How are ESG issues impacting the wealth management sector today? What has been achieved so far, what are the opportunities and threats, and what is still to be done?
While some investment fads come and go, the trends driving the need for sustainable business practices are here for the long haul.
Investors want products that fit with their values, and companies will do well to provide them. With the increasing push from the younger generation towards responsible investing, wealth managers need to match their clients’ investment horizons.
Embracing ESG investments can help future-proof portfolios against changes in the global economy. Moving from fossil fuels to renewable energy is obvious, but an increased use of artificial intelligence (AI) and new technology to help care for an ageing population and keep the environment clean, are future trends that will also benefit investors.
Wealth managers will find that accelerating interest in ESG investing brings both challenges and opportunities. With clients more interested in their portfolios reflecting and supporting the issues they care about, they need to ensure that client dialogue includes both an ethical and a risk management level.
What’s been achieved so far?
To date, ESG initiatives have been driven largely by consumer demand, accelerated by Covid-19 and the impact witnessed on the environment as a result of the global ‘pause’. Various market frameworks, such as the Sustainable Finance Disclosure Regulation (SFDR) Net Zero Asset Managers Initiative, and the Global Reporting Initiative (GRI) have also helped to promote further action.

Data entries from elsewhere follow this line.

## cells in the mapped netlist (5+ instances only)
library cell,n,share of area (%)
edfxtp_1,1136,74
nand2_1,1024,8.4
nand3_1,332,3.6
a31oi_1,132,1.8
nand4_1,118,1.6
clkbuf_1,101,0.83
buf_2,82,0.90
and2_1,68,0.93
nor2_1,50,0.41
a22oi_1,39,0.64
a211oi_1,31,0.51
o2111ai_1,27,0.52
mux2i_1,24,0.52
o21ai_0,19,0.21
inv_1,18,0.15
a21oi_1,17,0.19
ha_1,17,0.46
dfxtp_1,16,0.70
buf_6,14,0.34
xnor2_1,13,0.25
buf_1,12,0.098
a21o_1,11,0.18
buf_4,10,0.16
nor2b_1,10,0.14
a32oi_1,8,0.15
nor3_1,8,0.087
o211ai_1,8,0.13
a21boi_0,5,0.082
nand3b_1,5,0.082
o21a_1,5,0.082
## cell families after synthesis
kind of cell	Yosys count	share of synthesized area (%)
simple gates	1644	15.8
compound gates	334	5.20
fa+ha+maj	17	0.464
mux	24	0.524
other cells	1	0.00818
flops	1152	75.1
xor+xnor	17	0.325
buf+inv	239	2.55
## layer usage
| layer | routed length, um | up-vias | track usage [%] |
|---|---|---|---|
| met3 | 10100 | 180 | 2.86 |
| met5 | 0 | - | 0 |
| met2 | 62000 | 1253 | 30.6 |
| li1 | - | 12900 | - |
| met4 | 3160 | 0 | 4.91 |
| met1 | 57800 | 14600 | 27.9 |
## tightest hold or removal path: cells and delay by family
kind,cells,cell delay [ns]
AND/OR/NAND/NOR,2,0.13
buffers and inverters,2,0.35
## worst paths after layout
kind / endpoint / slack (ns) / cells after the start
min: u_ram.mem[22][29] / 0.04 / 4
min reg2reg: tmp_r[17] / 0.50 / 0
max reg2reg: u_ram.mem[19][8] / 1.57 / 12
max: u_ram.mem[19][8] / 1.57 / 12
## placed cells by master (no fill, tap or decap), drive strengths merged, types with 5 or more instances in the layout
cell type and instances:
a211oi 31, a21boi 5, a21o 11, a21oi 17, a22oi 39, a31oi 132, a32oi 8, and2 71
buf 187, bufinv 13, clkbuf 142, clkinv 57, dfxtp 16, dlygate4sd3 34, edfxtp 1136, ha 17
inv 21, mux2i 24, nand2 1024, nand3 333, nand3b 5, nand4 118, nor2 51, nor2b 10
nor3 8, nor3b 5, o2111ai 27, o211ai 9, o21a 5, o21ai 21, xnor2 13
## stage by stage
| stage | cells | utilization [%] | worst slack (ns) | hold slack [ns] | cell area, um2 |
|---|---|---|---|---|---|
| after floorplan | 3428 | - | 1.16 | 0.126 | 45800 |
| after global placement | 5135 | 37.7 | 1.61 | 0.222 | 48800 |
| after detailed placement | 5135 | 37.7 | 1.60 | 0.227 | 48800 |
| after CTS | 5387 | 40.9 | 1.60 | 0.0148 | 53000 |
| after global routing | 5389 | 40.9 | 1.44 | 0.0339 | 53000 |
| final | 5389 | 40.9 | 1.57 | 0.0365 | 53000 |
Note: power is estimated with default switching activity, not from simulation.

Exactly how much substantive work has been done or the effect on overarching objectives remains unclear as many firms are taking action by developing their ESG strategies through partnerships with the ‘Big Four’. Meanwhile, smaller, newer fintechs like Plum, Chip, and Revolut, had their ESG strategies already embedded in their initial product builds and go-to-market proposals.
Opportunity and threats
Financial advisors have an opportunity to broaden their client-base and forge more lucrative relationships by recognising the significant increase in investors - across all generations - taking greater interest in more than just financial return. The pre-conception that only younger generations want to see their money work towards sustainability is outdated, as is the belief that sustainable portfolios underperform compared to non-sustainable ones.
For banks and wealth management firms, educating staff is key to deepening an ESG-first mindset that produces the type of results today’s customers demand. To ensure this education remains constant and current, employees must have access and be able to effectively engage with information that enables them to manage ESG scoring and analysis.
A double opportunity exists for financial firms to offer sustainable investing options to their customers and to be transparent about the business impact on the environment. Engineering transparency across gaps in both streams and on the delivery of plans builds the brand trust so essential for powerful relationship-building.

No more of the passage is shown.